[[ Data for the task, beginning ]]
Context: an optimization exercise on an open-source flow, tuned for small area, a short achievable clock period and few clock cycles per item. The choices shown serve that exercise and are no tape-out recipe.
Function was checked by simulation only, so behaviour that the tests miss may differ from the original.
Power figures rest on the tool's default switching activity, not on a simulated workload.

== north ==
// wfg_divcalc
module wfg_divcalc (
    input  wire        clk,
    input  wire        rst,         
    input  wire        start,       
    input  wire [31:0] sysclk_hz,   
    input  wire [31:0] freq,        
    input  wire [31:0] len,         
    output wire        ready,
    output reg         done,        
    output wire [31:0] divider
);
    reg        a_full;      
    reg        a_fin;       
    reg [31:0] an;          
    reg [31:0] af;          
    reg        afovf;       
    reg [31:0] al;          
    reg [31:0] acc;         
    reg        abig;        
    reg        b_busy;
    reg  [5:0] count;       
    reg        nleft;       
    reg        n2left;      
    reg [31:0] xq;          
    reg [31:0] r;           
    reg [31:0] d;           
    reg        bbig;        
    wire take   = a_full & a_fin & ~b_busy;    
    assign ready   = ~a_full;
    assign divider = {xq[23:0], 8'h00};
    wire [31:0] sum;
    wire        sum_c;
    skl_add #(.W(32)) u_mul (.a(acc), .b(af & {32{al[0]}}), .cin(1'b0), .s(sum), .cout(sum_c));
    wire        ovf_nxt = abig | (al[0] & afovf) | sum_c;
    wire        mul_end = (al[31:1] == 31'd0);
    wire        x1      = nleft & xq[31];
    wire        x2      = n2left & xq[30];
    wire [32:0] t1      = {r, x1};
    wire [32:0] s1;
    wire        q1;      
    skl_add #(.W(33)) u_div1 (.a(t1), .b(~{1'b0, d}), .cin(1'b1), .s(s1), .cout(q1));
    wire [33:0] t2      = {r, x1, x2};
    wire [33:0] s2;
    wire        q2;      
    skl_add #(.W(34)) u_div2 (.a(t2), .b(~{2'b00, d}), .cin(1'b1), .s(s2), .cout(q2));
    wire        room2   = (count >= 6'd10) || (count >= 6'd2 && count <= 6'd8);
    wire        two     = ~q1 & room2;
    wire [31:0] r_two   = q2 ? s2[31:0] : t2[31:0];
  ...
Size in the first run: roughly 1600 cells after synthesis, ~240 flip-flops, about 130 I/O pins, ~0.015 mm2 of cells after synthesis.
==> flow/config.mk <==
export PLATFORM = sky130hd
export DESIGN_NAME = wfg_divcalc
export DESIGN_NICKNAME = wfg_divcalc
export VERILOG_FILES = /design/flow/design.v
export SDC_FILE = /design/flow/constraint.sdc
export NUM_CORES = 4
export LEC_CHECK = 0
export CAP_MARGIN = 20
export CORE_MARGIN = 2
export CORE_UTILIZATION = 40
export PLACE_DENSITY = 0.6
export SLEW_MARGIN = 20
==> flow/constraint.sdc <==
create_clock -name core_clock -period 10.0 [get_ports {clk}]
set_input_delay 2.0000 -clock core_clock [delete_from_list [all_inputs] [get_ports {clk}]]
set_output_delay 2.0000 -clock core_clock [all_outputs]
set_load 0.01 [all_outputs]
run.sh (not shown) runs the stock make flow with config.mk's settings and CLKGATE_MAP_FILE= SYNTH_SCRIPT=/design/flow/synth_recipe.tcl, a recipe that flattens the netlist after the stock synthesis.
Testbench counts of north, summed over its fixed seeds: cycles 16,935, items 1,024.
#### Input delta (south over north)
==> flow/flow/run.sh (new file) <==
#!/bin/bash
set -euo pipefail

# the platform's don't-use list, plus the delay cells
DU="sky130_fd_sc_hd__probe_p_8 sky130_fd_sc_hd__probec_p_8 sky130_fd_sc_hd__lpflow_bleeder_1 sky130_fd_sc_hd__lpflow_clkbufkapwr_1 sky130_fd_sc_hd__lpflow_clkbufkapwr_16 sky130_fd_sc_hd__lpflow_clkbufkapwr_2 sky130_fd_sc_hd__lpflow_clkbufkapwr_4 sky130_fd_sc_hd__lpflow_clkbufkapwr_8 sky130_fd_sc_hd__lpflow_clkinvkapwr_1 sky130_fd_sc_hd__lpflow_clkinvkapwr_16 sky130_fd_sc_hd__lpflow_clkinvkapwr_2 sky130_fd_sc_hd__lpflow_clkinvkapwr_4 sky130_fd_sc_hd__lpflow_clkinvkapwr_8 sky130_fd_sc_hd__lpflow_decapkapwr_12 sky130_fd_sc_hd__lpflow_decapkapwr_3 sky130_fd_sc_hd__lpflow_decapkapwr_4 sky130_fd_sc_hd__lpflow_decapkapwr_6 sky130_fd_sc_hd__lpflow_decapkapwr_8 sky130_fd_sc_hd__lpflow_inputiso0n_1 sky130_fd_sc_hd__lpflow_inputiso0p_1 sky130_fd_sc_hd__lpflow_inputiso1n_1 sky130_fd_sc_hd__lpflow_inputiso1p_1 sky130_fd_sc_hd__lpflow_inputisolatch_1 sky130_fd_sc_hd__lpflow_isobufsrc_1 sky130_fd_sc_hd__lpflow_isobufsrc_16 sky130_fd_sc_hd__lpflow_isobufsrc_2 sky130_fd_sc_hd__lpflow_isobufsrc_4 sky130_fd_sc_hd__lpflow_isobufsrc_8 sky130_fd_sc_hd__lpflow_isobufsrckapwr_16 sky130_fd_sc_hd__lpflow_lsbuf_lh_hl_isowell_tap_1 sky130_fd_sc_hd__lpflow_lsbuf_lh_hl_isowell_tap_2 sky130_fd_sc_hd__lpflow_lsbuf_lh_hl_isowell_tap_4 sky130_fd_sc_hd__lpflow_lsbuf_lh_isowell_4 sky130_fd_sc_hd__lpflow_lsbuf_lh_isowell_tap_1 sky130_fd_sc_hd__lpflow_lsbuf_lh_isowell_tap_2 sky130_fd_sc_hd__lpflow_lsbuf_lh_isowell_tap_4"
DU="$DU sky130_fd_sc_hd__clkdlybuf4s15_1 sky130_fd_sc_hd__clkdlybuf4s15_2 sky130_fd_sc_hd__clkdlybuf4s18_1 sky130_fd_sc_hd__clkdlybuf4s18_2 sky130_fd_sc_hd__clkdlybuf4s25_1 sky130_fd_sc_hd__clkdlybuf4s25_2 sky130_fd_sc_hd__clkdlybuf4s50_1 sky130_fd_sc_hd__clkdlybuf4s50_2 sky130_fd_sc_hd__dlygate4sd1_1 sky130_fd_sc_hd__dlygate4sd2_1 sky130_fd_sc_hd__dlygate4sd3_1 sky130_fd_sc_hd__dlymetal6s2s_1 sky130_fd_sc_hd__dlymetal6s4s_1 sky130_fd_sc_hd__dlymetal6s6s_1"

# the standard synthesis, unchanged
bash standard.sh synth > synth.log 2>&1

# floorplan to final layout
bash standard.sh "DONT_USE_CELLS=$DU" "BUFFER_PORTS_ARGS=-buffer_cell sky130_fd_sc_hd__buf_4" SETUP_SLACK_MARGIN=6.0 finish > layout.log 2>&1
==> flow/standard.sh (new file) <==
#!/bin/bash
# synth_recipe.tcl (not shown) runs the flow's synth.tcl, then flattens the netlist and writes it again
# the make line also repeats each setting of config.mk as NAME=value (left out here)
make -C /OpenROAD-flow-scripts/flow DESIGN_CONFIG=/design/flow/config.mk WORK_HOME=/design/flow/orfs CLKGATE_MAP_FILE= SYNTH_SCRIPT=/design/flow/synth_recipe.tcl "${@:-finish}"
removed: flow/run.sh
Notes after the runs:
- When south is set beside north, its part of the total power dissipated in combinational logic turns out to be 0.2 points larger.
- The lower total power came out of north.
- No stage failed in south, and the final checks on the layout all came back clean.
- Fmax | south vs north | south faster

static timing again, ports no longer ideal:
The flow's constraints put no driver on any port. The routed layouts listed below were extracted and timed again, unchanged, in two steps. Step 1 (the two cells are an assumption about what drives the block):
set clk [get_ports {clk}]
set_driving_cell -lib_cell sky130_fd_sc_hd__clkbuf_16 $clk
set_driving_cell -lib_cell sky130_fd_sc_hd__buf_2 [delete_from_list [all_inputs] $clk]
Step 2 moves the port delays by t, midway between the first and last clock arrival at a register: inputs arrive t later, outputs are due t later. That takes back most of the time a late clock gives input paths. a / b / c = ideal / step 1 / step 2; a / b = the first two.
| run | shift t [ns] | setup slack, ns | hold WS [ns] | worst slew at a driven data input, ns |
|---|---|---|---|---|
| north | 0.601 | 5.466 / 5.416 / 5.639 | 0.446 / 0.446 / 0.446 | 0.06 |
| south | 0.604 | 6.206 / 6.156 / 6.209 | 0.447 / 0.447 / 0.447 | 0.07 |
After both steps setup and hold are still met in every run listed.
[[ Data for the task, end ]]
## Exercise details
Search the preceding listing for the word "south" and pull out every line that holds it.

## Result of this exercise
#### Input delta (south over north)
- When south is set beside north, its part of the total power dissipated in combinational logic turns out to be 0.2 points larger.
- No stage failed in south, and the final checks on the layout all came back clean.
- Fmax | south vs north | south faster
| south | 0.604 | 6.206 / 6.156 / 6.209 | 0.447 / 0.447 / 0.447 | 0.07 |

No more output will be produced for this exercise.